This is the first chapter of the fourth book of my Cuthbert’s People series of historical novels set in eighth-century Northumbria, and, in this case, the Kindom of Asturias in Northern Spain, the last holdout against the Muslim invasion of the Iberian Peninsula.
I will be publishing one chapter a week, on Saturday, for the next 28 weeks. I will also be bringing the book out in ebook and paperback either at the end of the serialization period or during it. (Help me decide which approach to take in the comments.) Regular posts will continue on their current random schedule.
Here’s the book cover.
And here is the banner that I will be including in every post.
And here is the blurb:
The Camino de Santiago de Compostela, now the most famous pilgrimage route in the world, was founded in the early ninth century, largely due to the efforts of Bishop Theodemir of Iria Flavia. As with most people of this period, nothing seems to be known of his early years. What follows, therefore, is pure invention.
Theodemir returns footsore and disillusioned to his uncle’s villa in Iria Flavia, where he meets Agnes, his uncle’s gatekeeper, a woman of extraordinary beauty. He falls immediately in love. But Agnes has a fierce, though absent, husband; a secret past; another name, Elswyth; and a broken heart.

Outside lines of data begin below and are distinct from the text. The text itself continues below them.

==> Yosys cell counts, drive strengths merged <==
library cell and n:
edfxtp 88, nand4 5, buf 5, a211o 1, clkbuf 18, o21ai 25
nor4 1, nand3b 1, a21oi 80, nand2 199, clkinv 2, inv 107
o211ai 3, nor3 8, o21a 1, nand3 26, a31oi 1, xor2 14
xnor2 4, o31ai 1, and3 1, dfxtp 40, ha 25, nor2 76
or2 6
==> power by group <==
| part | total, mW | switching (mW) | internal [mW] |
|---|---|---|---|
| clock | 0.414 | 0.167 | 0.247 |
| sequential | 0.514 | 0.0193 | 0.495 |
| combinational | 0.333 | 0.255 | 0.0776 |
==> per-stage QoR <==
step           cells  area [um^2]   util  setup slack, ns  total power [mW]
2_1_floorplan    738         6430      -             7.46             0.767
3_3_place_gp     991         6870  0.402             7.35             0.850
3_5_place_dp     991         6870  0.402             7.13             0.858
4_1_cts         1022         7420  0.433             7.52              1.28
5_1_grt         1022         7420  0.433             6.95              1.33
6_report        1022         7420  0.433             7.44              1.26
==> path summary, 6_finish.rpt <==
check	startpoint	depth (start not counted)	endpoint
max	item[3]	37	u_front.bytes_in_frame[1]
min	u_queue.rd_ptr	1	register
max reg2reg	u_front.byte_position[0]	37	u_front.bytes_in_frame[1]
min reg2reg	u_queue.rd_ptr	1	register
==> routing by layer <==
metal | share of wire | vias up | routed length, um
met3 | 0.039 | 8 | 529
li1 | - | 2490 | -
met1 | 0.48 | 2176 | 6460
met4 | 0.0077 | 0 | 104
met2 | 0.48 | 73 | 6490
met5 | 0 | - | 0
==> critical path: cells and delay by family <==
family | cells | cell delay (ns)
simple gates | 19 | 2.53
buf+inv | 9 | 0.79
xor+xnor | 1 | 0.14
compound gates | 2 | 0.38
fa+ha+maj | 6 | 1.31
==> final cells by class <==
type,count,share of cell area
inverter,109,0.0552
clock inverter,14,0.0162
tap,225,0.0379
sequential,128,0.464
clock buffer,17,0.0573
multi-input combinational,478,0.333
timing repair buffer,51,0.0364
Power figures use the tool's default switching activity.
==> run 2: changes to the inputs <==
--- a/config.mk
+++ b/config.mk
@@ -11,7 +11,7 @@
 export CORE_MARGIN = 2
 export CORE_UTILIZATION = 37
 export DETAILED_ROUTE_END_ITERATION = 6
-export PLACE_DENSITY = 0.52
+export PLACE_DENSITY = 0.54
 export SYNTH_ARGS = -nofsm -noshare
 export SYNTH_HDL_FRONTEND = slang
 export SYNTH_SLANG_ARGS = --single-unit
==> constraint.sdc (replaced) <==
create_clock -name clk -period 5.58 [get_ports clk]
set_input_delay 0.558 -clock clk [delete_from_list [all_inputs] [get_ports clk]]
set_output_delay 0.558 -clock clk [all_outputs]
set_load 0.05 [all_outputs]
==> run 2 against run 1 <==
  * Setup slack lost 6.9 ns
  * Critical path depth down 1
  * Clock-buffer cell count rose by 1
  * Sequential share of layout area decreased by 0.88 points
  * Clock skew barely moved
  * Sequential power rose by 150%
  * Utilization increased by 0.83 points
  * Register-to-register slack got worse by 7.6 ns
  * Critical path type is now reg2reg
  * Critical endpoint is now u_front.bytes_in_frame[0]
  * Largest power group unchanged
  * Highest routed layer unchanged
===== config.mk =====
export PLATFORM = sky130hd
export DESIGN_NAME = pn2d_ram
export DESIGN_NICKNAME = d
export VERILOG_FILES = /design/src/hdl/perlin_noise_2d_assert.svh /design/src/hdl/pn2d_ram.sv
export SDC_FILE = /design/constraint.sdc
export NUM_CORES = 2
export LEC_CHECK = 0
export BUFFER_PORTS_ARGS = -buffer_cell sky130_fd_sc_hd__buf_2
export CAP_MARGIN = 20
export CORE_UTILIZATION = 37
export CTS_BUF_LIST = sky130_fd_sc_hd__clkbuf_8
export DETAILED_ROUTE_END_ITERATION = 10
export GPL_ROUTABILITY_DRIVEN = 1
export RECOVER_POWER = 100
export SKIP_LAST_GASP = 1
export SYNTH_ARGS = -nofsm -noshare
export SYNTH_HDL_FRONTEND = slang
export SYNTH_SLANG_ARGS = --single-unit

===== constraint.sdc =====
create_clock -name clk -period 6.45 [get_ports clk]
set_clock_uncertainty 0.2 [all_clocks]
set_input_delay 0.3225 -clock clk [delete_from_list [all_inputs] [get_ports clk]]
set_output_delay 0.3225 -clock clk [all_outputs]
set_load 0.01 [all_outputs]

===== src/hdl/perlin_noise_2d_assert.svh =====
// Assertion macros used by the noise block's top-level RTL file.
`ifndef PERLIN_NOISE_2D_ASSERT_SVH
`define PERLIN_NOISE_2D_ASSERT_SVH

// The consequent must hold in the same cycle as the antecedent.
`define PN2D_ASSERT_SAME(label, clk, rst_n, ante, cons, msg) \
  label: assert property (@(posedge clk) disable iff (!rst_n) (ante) |-> (cons)) \
    else $error(msg);

// The consequent must hold in the cycle after the antecedent.
`define PN2D_ASSERT_NEXT(label, clk, rst_n, ante, cons, msg) \
  label: assert property (@(posedge clk) disable iff (!rst_n) (ante) |=> (cons)) \
    else $error(msg);

`endif


===== src/hdl/pn2d_ram.sv =====
// Generic RAM: one write port, two registered read ports, read-before-write.
module pn2d_ram #(
  parameter int WIDTH = 8,
  parameter int DEPTH = 256
) (
  input  logic                     clk,
  input  logic                     we,
  input  logic [$clog2(DEPTH)-1:0] waddr,
  input  logic [WIDTH-1:0]         wdata,
  input  logic                     re,
  input  logic [$clog2(DEPTH)-1:0] raddr0,
  input  logic [$clog2(DEPTH)-1:0] raddr1,
  output logic [WIDTH-1:0]         rdata0,
  output logic [WIDTH-1:0]         rdata1
);

  logic [WIDTH-1:0] mem_r [DEPTH];
  logic [WIDTH-1:0] rd0_r;
  logic [WIDTH-1:0] rd1_r;

  // A read at the address being written returns the old contents.
  always_ff @(posedge clk) begin
    if (we) begin
      mem_r[waddr] <= wdata;
    end
    if (re) begin
      rd0_r <= mem_r[raddr0];
      rd1_r <= mem_r[raddr1];
    end
  end

  assign rdata0 = rd0_r;
  assign rdata1 = rd1_r;

endmodule


==> reports/results.ini <==
[timing]
relSlewSlack_pct = -249.3
period_share_pct = 77.28
tightest_slew_ns = 5.239
setup_viol = 0
rsz0062_at_grt = false
timing.final.hold_violations = 0
slew_viol_final = 1106
setup_tns_ns = 0
fmax_ghz = 0.2006
period_minus_slack_ns = 4.984

[cts]
clock-sinks = 2064
cts.clk_slew.worst_paths_ns = 0.06
tritoncts = done
cts_buffer_depth = 4
cts-root-buf = clkbuf_8
numCtsBuffers = 361
cts-htree-levels = 5
clk_latency_ns = 1.11
cts_post_setup_buffers_inserted = 0

[yosys]
synth_top_area_share_pct = 63.81
synth_top_cell_by_area = edfxtp_1
synth_area_um2 = 97130
synth-main-ff-cell = edfxtp_1
synthesis.nets = 4882
yosys_warnings = 0
synth-seq-cells = 2064
netlist_instances = 4847
synthTopCellsByArea = edfxtp_1 (64%), mux4_2 (24%), mux2i_1 (2.4%), nor2_1 (1.2%), o221ai_1 (0.59%)
synth_async_sr_flop_share_pct = 0
yosysSeqAreaShare_pct = 63.81
avgSynthCellArea_um2 = 20.04
synth_edf_count = 2064
ys_types = 64

[placed_design]
dp_hpwl_um = 202700
gp_congestion = 0.8989
place_inst = 8192
port_buffers = 50

[routing]
vias = 55864
drtPass1Iterations = 7
routed_wl_um = 317900
drc = 0
detail-route-antenna-nets = 0
drt_iter0_drc = 8048
routed_via_density = 6.300
wl_per_cell_um = 35.85

[floorplanning]
dieWidth_um = 514.4
rows = 187
die_area_um2 = 264600
die_h_um = 514.4
io_pins = 51
fp.coreArea_um2 = 260400
start_util_pct = 37.30

[setup_path]
slowest_stage = clkbuf_2
cp_slowest_stage_delay_ns = 1.36
startpoint_type = input pin
crit_required_ns = 7.01
r2r_slack_ns = 3.00
worstPathMaxFanout = 34
crit_chain = clkbuf_2, buf_12, clkbuf_1, mux2_2, a221oi_1, o211ai_1, a22oi_1, a32o_1, a221oi_2
cp-end-kind = flip-flop
path_class = in -> reg
crit_arrival_ns = 5.54

[grt]
antenna_found_initial = 18
grt_max_degree = 206
grt-ovfl-total = 0
grt_pass1_vias = 56355
track_usage_pct = 23.91
grt_pass1_wl_um = 443500

[power]
netSwitchingFraction_pct = 25.13
p_int_mw = 21.32
p_leak_nw = 33.13
pwr-share-clk_pct = 38.9
p_seq_share_pct = 52.3
ir_drop_mv = 0.1688
p_sw_mw = 7.154
p_comb_share_pct = 8.9
powerDensity_nw_per_um2 = 265.1
power_mw = 28.47

[cells_and_area]
mostFrequentLayoutCells = edfxtp_1 (2064), mux4_2 (1051), clkbuf_8 (372)
stdcell_count = 8868
layout_commonest_cell = edfxtp_1
drive_gt1_share_pct = 31.55
nets = 5132
area_growth_pct = 10.57
finalCoreUtilization_pct = 41.24

[worst_hold_path]
hp-class = in -> reg

[run_status]
violations = capacitance limit, slew limit
status = finished, violations left

[run]
drv_cap = 29

metrics by stage:
step | setup WS [ns] | hold WS (ns) | cell area, µm²
after detailed placement | 1.578 | 0.6858 | 101200
after floorplan | 3.750 | 0.2214 | 97130
after global placement | 1.380 | 0.6683 | 100800
final | 1.466 | 0.1695 | 107400
after global routing | 1.317 | 0.1248 | 107400
after CTS | 2.713 | 0.05684 | 107800
power groups by stage:
| stage | logic (mW) | clock network, mW | registers, mW |
|---|---|---|---|
| after floorplan | 1.46 | 0 | 15.1 |
| after global placement | 2.46 | 0 | 15.1 |
| after detailed placement | 2.48 | 0 | 15.1 |
| after CTS | 2.50 | 11.2 | 14.9 |
| after global routing | 2.59 | 11.7 | 14.9 |
| final | 2.52 | 11.1 | 14.9 |
flip-flops by register name, summed over array words and instances (netlist names):
signal	cells
rdata0	8
rdata1	8
mem_r	2048
logic make-up after synthesis:
family	after synthesis	share of synthesized area (%)
compound gates	466	3.533
buf+inv	401	2.726
flops	2064	63.81
mux	1325	27.24
simple gates	591	2.691
worst paths after layout:
check	startpoint	end	cells past startpoint
worst min register to register	mem_r[176][5]	rdata1[5]	5
worst max-delay path	raddr1[0]	rdata1[2]	9
worst min-delay path	raddr1[5]	rdata1[6]	5
worst max register to register	mem_r[241][2]	rdata0[2]	7
cell usage after synthesis, drive strengths merged (9+ instances only):
master	n
a221o	10
o22ai	48
mux2	38
edfxtp	2064
a22o	22
a2bb2oi	9
and2	12
o21ai	37
clkbuf	137
a211oi	28
a221oi	37
mux2i	236
o31ai	11
o221ai	67
a21oi	79
mux4	1051
nor2b	27
nor3	21
nand2b	11
o211ai	13
buf	258
a22oi	62
nand3	52
nand2	114
nor2	299
nand4	13
worst max-delay path: cells and delay by family:
kind,cells,cell delay (ns)
muxes,1,0.44
buffers and inverters,3,3.01
AOI/OAI and AO/OA,5,1.59
layer usage:
layer / vias to the layer above / wire [µm] / track usage, %
met3: 679 / 33960 / 5.632
met2: 3596 / 146500 / 36.66
met1: 29962 / 122000 / 32.44
met4: 8 / 15370 / 10.58
met5: - / 34 / 0
li1: 21619 / - / -
timing repair:
action	4_1_cts	5_1_grt
hold endpoints to repair	1065	0
resized for setup	0	0
hold buffers	21	0
area by class of cell:
class	instances	area (µm²)
multi-input cells	2382	32520
fillers	22980	153000
repair buffers	282	2137
flip-flops and latches	2064	61980
inverters	6	26.28
well taps	3496	4374
clock inverters	265	1296
diodes	6	15.01
clock buffers	367	5051
Power figures use the tool's default switching activity.
File: src/rtl/core/upk_pkg.sv
// Package for the pixel art upscale kernel: widths, coefficients, codes and shared types.
// Depends on nothing; every other file of the kernel uses it.
`default_nettype none

package upk_pkg;

   // Pixel and channel widths.
   localparam int PIXEL_W = 32;
   localparam int CHAN_W  = 8;
   localparam int NUM_SUB = 9;

   // Distance arithmetic widths. Weighted sums stay within +/-313650.
   localparam int NUM_W  = 20;
   localparam int ABS_W  = 19;
   localparam int QUO_W  = 9;
   localparam int DIST_W = 11;
   localparam int THR_W  = 11;

   // Configuration port.
   localparam int CSR_INDEX_W = 2;
   localparam int CSR_DATA_W  = 11;

   typedef logic [CSR_INDEX_W-1:0] csr_index_type;

   localparam csr_index_type CSR_SCALE_MODE = 2'd0;
   localparam csr_index_type CSR_THRESHOLD  = 2'd1;

   localparam logic             MODE_2X         = 1'b0;
   localparam logic             MODE_3X         = 1'b1;
   localparam logic [THR_W-1:0] THRESHOLD_RESET = 11'd30;

   // YUV weights, scaled by 1000.
   localparam logic signed [NUM_W-1:0] COEF_Y_R = 20'sd299;
   localparam logic signed [NUM_W-1:0] COEF_Y_G = 20'sd587;
   localparam logic signed [NUM_W-1:0] COEF_Y_B = 20'sd114;
   localparam logic signed [NUM_W-1:0] COEF_U_B = 20'sd436;
   localparam logic signed [NUM_W-1:0] COEF_U_R = 20'sd147;
   localparam logic signed [NUM_W-1:0] COEF_U_G = 20'sd289;
   localparam logic signed [NUM_W-1:0] COEF_V_R = 20'sd615;
   localparam logic signed [NUM_W-1:0] COEF_V_G = 20'sd515;
   localparam logic signed [NUM_W-1:0] COEF_V_B = 20'sd100;

   // Division by 1000 as multiplication by ceil(2^28 / 1000), exact below 493999.
   localparam logic [ABS_W-1:0] RECIP_K     = 19'd268436;
   localparam int               RECIP_SHIFT = 28;

   typedef logic [PIXEL_W-1:0] pixel_type;

   // Similarity flags of the ten compared pairs.
   typedef struct packed {
      logic lr;
      logic ud;
      logic ul;
      logic ur;
      logic dl;
      logic dr;
      logic cul;
      logic cur;
      logic cdl;
      logic cdr;
   } sim_flags_type;

   // Advance enables of the four distance stages.
   typedef struct packed {
      logic s1;
      logic s2;
      logic s3;
      logic s4;
   } stage_en_type;

   // Per channel (3*e + c) / 4, alpha included.
   function automatic pixel_type blend31(input pixel_type e, input pixel_type c);
      pixel_type              res;
      logic [CHAN_W+1:0]      acc;
      res = '0;
      for (int k = 0; k < PIXEL_W / CHAN_W; k++) begin
         acc = (CHAN_W+2)'(e[k*CHAN_W +: CHAN_W]) * (CHAN_W+2)'(3)
             + (CHAN_W+2)'(c[k*CHAN_W +: CHAN_W]);
         res[k*CHAN_W +: CHAN_W] = acc[CHAN_W+1:2];
      end
      return res;
   endfunction

endpackage

`default_nettype wire

File: src/rtl/core/upk_select.sv
// Edge rule selection: builds the 2x or 3x subpixel block from the similarity flags.
// Depends on upk_pkg for the flag struct and the blend function.
`default_nettype none

module upk_select (
   input  wire                                 mode_3x,
   input  upk_pkg::sim_flags_type              flags,
   input  upk_pkg::pixel_type                  c_pix,
   input  upk_pkg::pixel_type                  u_pix,
   input  upk_pkg::pixel_type                  d_pix,
   input  upk_pkg::pixel_type                  l_pix,
   input  upk_pkg::pixel_type                  r_pix,
   output upk_pkg::pixel_type [upk_pkg::NUM_SUB-1:0] subs
);
   import upk_pkg::*;

   pixel_type blend_u, blend_d;
   pixel_type tl, tr, bl, br, tm, ml, mr, bm;
   logic      flat;

   // Corner blends and edge copies.
   assign blend_u = blend31(u_pix, c_pix);
   assign blend_d = blend31(d_pix, c_pix);
   assign flat    = flags.lr | flags.ud;

   assign tl = flags.ul ? blend_u : c_pix;
   assign tr = flags.ur ? blend_u : c_pix;
   assign bl = flags.dl ? blend_d : c_pix;
   assign br = flags.dr ? blend_d : c_pix;

   assign tm = ((flags.ul & ~flags.cur) | (flags.ur & ~flags.cul)) ? u_pix : c_pix;
   assign ml = ((flags.ul & ~flags.cdl) | (flags.dl & ~flags.cul)) ? l_pix : c_pix;
   assign mr = ((flags.ur & ~flags.cdr) | (flags.dr & ~flags.cur)) ? r_pix : c_pix;
   assign bm = ((flags.dl & ~flags.cdr) | (flags.dr & ~flags.cdl)) ? d_pix : c_pix;

   // Block placement per mode; a flat block is the center throughout (in 2x mode subs 0 to 3, the rest zero).
   always_comb begin
      subs = '0;
      if (mode_3x == MODE_3X) begin
         for (int k = 0; k < NUM_SUB; k++) begin
            subs[k] = c_pix;
         end
         if (!flat) begin
            subs[0] = tl;
            subs[1] = tm;
            subs[2] = tr;
            subs[3] = ml;
            subs[5] = mr;
            subs[6] = bl;
            subs[7] = bm;
            subs[8] = br;
         end
      end else begin
         if (flat) begin
            subs[0] = c_pix;
            subs[1] = c_pix;
            subs[2] = c_pix;
            subs[3] = c_pix;
         end else begin
            subs[0] = tl;
            subs[1] = tr;
            subs[2] = bl;
            subs[3] = br;
         end
      end
   end

endmodule

`default_nettype wire

File: config.mk
export PLATFORM = sky130hd
export DESIGN_NAME = upk_select
export DESIGN_NICKNAME = d
export VERILOG_FILES = /design/src/rtl/core/upk_pkg.sv /design/src/rtl/core/upk_select.sv
export SDC_FILE = /design/constraint.sdc
export NUM_CORES = 1
export LEC_CHECK = 0
export BUFFER_PORTS_ARGS = -buffer_cell sky130_fd_sc_hd__buf_2
export CAP_MARGIN = 25
export CORE_AREA = 2 2 180 182
export DETAILED_ROUTE_END_ITERATION = 12
export DIE_AREA = 0 0 182 184
export MAX_ROUTING_LAYER = met4
export PLACE_DENSITY = 0.6
export SLEW_MARGIN = 20
export SYNTH_ARGS = -nofsm -noshare
export SYNTH_HDL_FRONTEND = slang
export SYNTH_SLANG_ARGS = --single-unit
export TNS_END_PERCENT = 20
File: constraint.sdc
create_clock -name vclk -period 4.5
set_clock_uncertainty 0.15 [all_clocks]
set_input_delay 0.9 -clock vclk [all_inputs]
set_output_delay 0.9 -clock vclk [all_outputs]
set_load 0.05 [all_outputs]
==> key figures <==
Synthesis
  • Cells after synthesis: 1,334
  • Synth Warn #: 0
  • Dominant cell type by area after synthesis: fa_1
  • Avg Cell Area, Syn: 6.54 um^2
  • Most frequent cells after synthesis: 338 x nand2_1, 161 x a21oi_1, 92 x nor2_1, 64 x fa_1
  • Cell Area, Synth: roughly 8700 um^2
  • Syn nets: ~1,600
  • Synth top area share: 0.147
  • Largest cells by area after synthesis: fa_1 15%, nand2_1 15%, a21oi_1 9.2%
  • Count leader, synth: nand2_1
  • Number of library cell types mapped by synthesis: 73
  • Sequential area share after synthesis: 0

STA
  • Final setup vio count: 1
  • Highest clock rate: 222 MHz
  • Worst hold slack: 2040 ps
  • Rel. slew slack: 0.322
  • Tcrit/Tclk final: 1.00
  • Slew Limit Fails: 0
  • Setup_tns: -14.2 ps
  • Crit path time final: 4510 ps
  • RSZ-0062 raised after global routing: true
  • Worst Max-Slew Pin Slew: 1020 ps
  • Fin. Hold Viols: 0
  • Final worst setup slack: -14.2 ps

Final layout
  • Multi-input gate area: 8540 um^2
  • Register area: 0 um^2
  • Share of layout cells above drive strength 1: 0.412
  • CLK BUF: 0
  • Antenna fix cells: 0
  • Num sequential: 0
  • Final net count: 2,161
  • Fillers: 3,424
  • Area Growth Syn to Fin: 50.9%

Detailed routing
  • Routed WL per cell: 21.1 um
  • Total number of vias: 12,400
  • DRC: 0
  • ANT nets after route: 0
  • Initial drt markers: ~790
  • Vias per cell: 5.47
  • First-pass DRT Iterations: 5
  • Routed WL: around 48,000 um

Floorplanning
  • Die H: 184 um
  • Die area: 33,500 um^2
  • Chip Width: approximately 180 um
  • Starting Density: 0.278
  • Ports: 459
  • Core ar.: about 31,000 um^2
  • Std cell rows: 65

Flow run
  • Max-cap viol count: 0

Global route
  • Vias in the first global route: 12,000
  • Largest net degree at the start of global routing: 60
  • First-pass GRT wire length: approximately 70,000 um
  • Initial antenna violation count: 0
  • Gr usage total: 0.277
  • Grt ovf: 0

Power and ir drop
  • Peak supply drop: between 100 and 150 uV
  • PD cells: roughly 250 nW/um^2
  • Total leakage power: 0.00661 uW

Critical path
  • Worst Path Required: 3450 ps
  • CP Capture Type: primary output
  • Worst Path Arrival: 3460 ps
  • CP Launch Point: c_pix[17]
  • Cell chain of the critical path: buf_2 -> inv_1 -> fa_1 -> inv_1 -> ha_1 -> and4b_1 -> o31a_1 -> a221oi_2 -> xor2_1 -> o21ai_1 -> buf_4 -> buf_2
  • Critical Path Max Stage Delay: 440 ps
  • CP Launch Type: input pin
  • Critical path type: in -> out
  • Crit path to: subs[22]
  • Worst Path Max Fanout: 4
  • Critical path's slowest cell: fa_1

Place
  • Detailed Place HPWL: 39,400 um
  • Placer Congestion: 0.959
  • IO buf count: 459

Run status
  • Status: finished with violations
  • Violated checks: setup timing

Clock network
  • Hold_buf cts: 0

Min path
  • Min-delay worst type: in -> out
-- cell usage in the layout, fill, tap and decap left out, types with 6 or more instances in the layout --
cell and count:
a2111o_1 6, a211oi_1 8, a21o_1 19, a21oi_1 153, a21oi_2 11, a221oi_2 9
a22oi_1 11, a31oi_1 23, a32oi_1 6, and2_1 25, and3_1 39, buf_12 8
buf_2 392, buf_4 223, buf_6 9, clkbuf_4 11, fa_1 58, fa_2 6
ha_1 52, inv_1 36, mux2_2 27, mux2i_1 35, nand2_1 334, nand2b_1 6
nand3_1 11, nand4b_1 6, nor2_1 90, nor2b_1 15, nor3_1 9, o211ai_1 8
o21ai_0 42, o21ai_1 8, o21ai_2 9, o221ai_1 7, o22ai_1 12, or3_1 6
xnor2_1 16, xor2_1 10
-- worst min path at each step --
stage          startpoint         to  slack, ps  cells after the start
6_report        r_pix[11]  subs[171]       2040                      4
5_1_grt          r_pix[5]  subs[165]       2060                      4
4_1_cts         r_pix[10]  subs[170]       2050                      4
3_5_place_dp     r_pix[1]  subs[161]       2040                      4
3_3_place_gp     r_pix[7]  subs[167]       2040                      4
2_1_floorplan    c_pix[9]  subs[233]       1860                      2
-- kinds of logic (layout without fill, tap and decap cells) --
group	Yosys count	after routing	share of synthesized area
AOI/OAI and AO/OA	397	397	0.294
buffers and inverters	148	682	0.0771
adders and majority gates	120	120	0.227
and+or+nand+nor	571	571	0.290
xor gates and xnor gates	32	32	0.0321
muxes	66	66	0.0797
-- critical path, delay by kind of cell --
| kind | cells | cell delay [ps] |
|---|---|---|
| adder cells (fa/ha/maj) | 2 | 670 |
| AND/OR/NAND/NOR | 1 | 190 |
| AO/OA/AOI/OAI | 3 | 690 |
| XOR/XNOR | 1 | 350 |
| buffers and inverters | 5 | 660 |
-- report_power, final --
part	leakage (uW)	total, uW	switching, uW	internal, uW
Combinational	0.00661	3270	2130	1130
Clock	0	0	0	0
Sequential	0	0	0	0
Total	0.00661	3270	2130	1130
-- layout make-up --
class,count,share of cell area
inverters,39,0.0115
multi-input cells,1186,0.648
well taps,402,0.0382
repair buffers,643,0.302
-- repair_timing --
| action | CTS | global route |
|---|---|---|
| pin swaps | 12 | 41 |
| endpoints found under the setup margin | 65 | 93 |
| setup buffers | 3 | 3 |
| gates resized for setup | 56 | 109 |
-- metal layers --
metal  vias to the layer above  GRT usage  wire (um)
met5                         -          -          0
met4                         0     0.0665       1300
met3                        78     0.0190       3220
met2                       647      0.480      23100
met1                      5899      0.354      20400
li1                       5795          -          -
-- through the flow --
| stage | cell area [um^2] | setup slack [ps] | total power, uW | utilization | std cells |
|---|---|---|---|---|---|
| final | 13200 | -14.2 | 3270 | 0.420 | 2270 |
| after global routing | 13200 | -120 | 3470 | 0.420 | 2270 |
| after CTS | 12800 | -43.8 | 3120 | 0.408 | 2268 |
| after detailed placement | 12600 | -222 | 3040 | 0.401 | 2265 |
| after global placement | 12600 | -221 | 3010 | 0.401 | 2265 |
| after floorplan | 8840 | -365 | 2040 | - | 1334 |
No activity file was read; power rests on OpenSTA's default activity.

Witteric, Theodemir’s cruel and lascivious uncle, has his own plans for Agnes. When the king of Asturias asks Theodemir to undertake an embassy on his behalf to Charles, King of the Franks, the future Charlemagne, Theodemir plans to take Agnes with him to keep her out of Witteric’s clutches.
But though Agnes understands her danger as well as anyone, she refuses to go. And Theodemir dares not leave without her.
I would appreciate any comment you have on any of the above items, and on the story itself. I would also appreciate your letting me know about any errors you find in the text. You can let me know about errors by replying to the email or by sending an email to author@gmbaker.net.
In case some of you don’t want to read the book, I have placed these posts in a new section entitled The Wanderer and the Way. If you desperately don’t want to receive these episodes but do want to continue subscribing to Stories All the Way Down, you can unsubscribe from the section without unsubscribing from the whole newsletter.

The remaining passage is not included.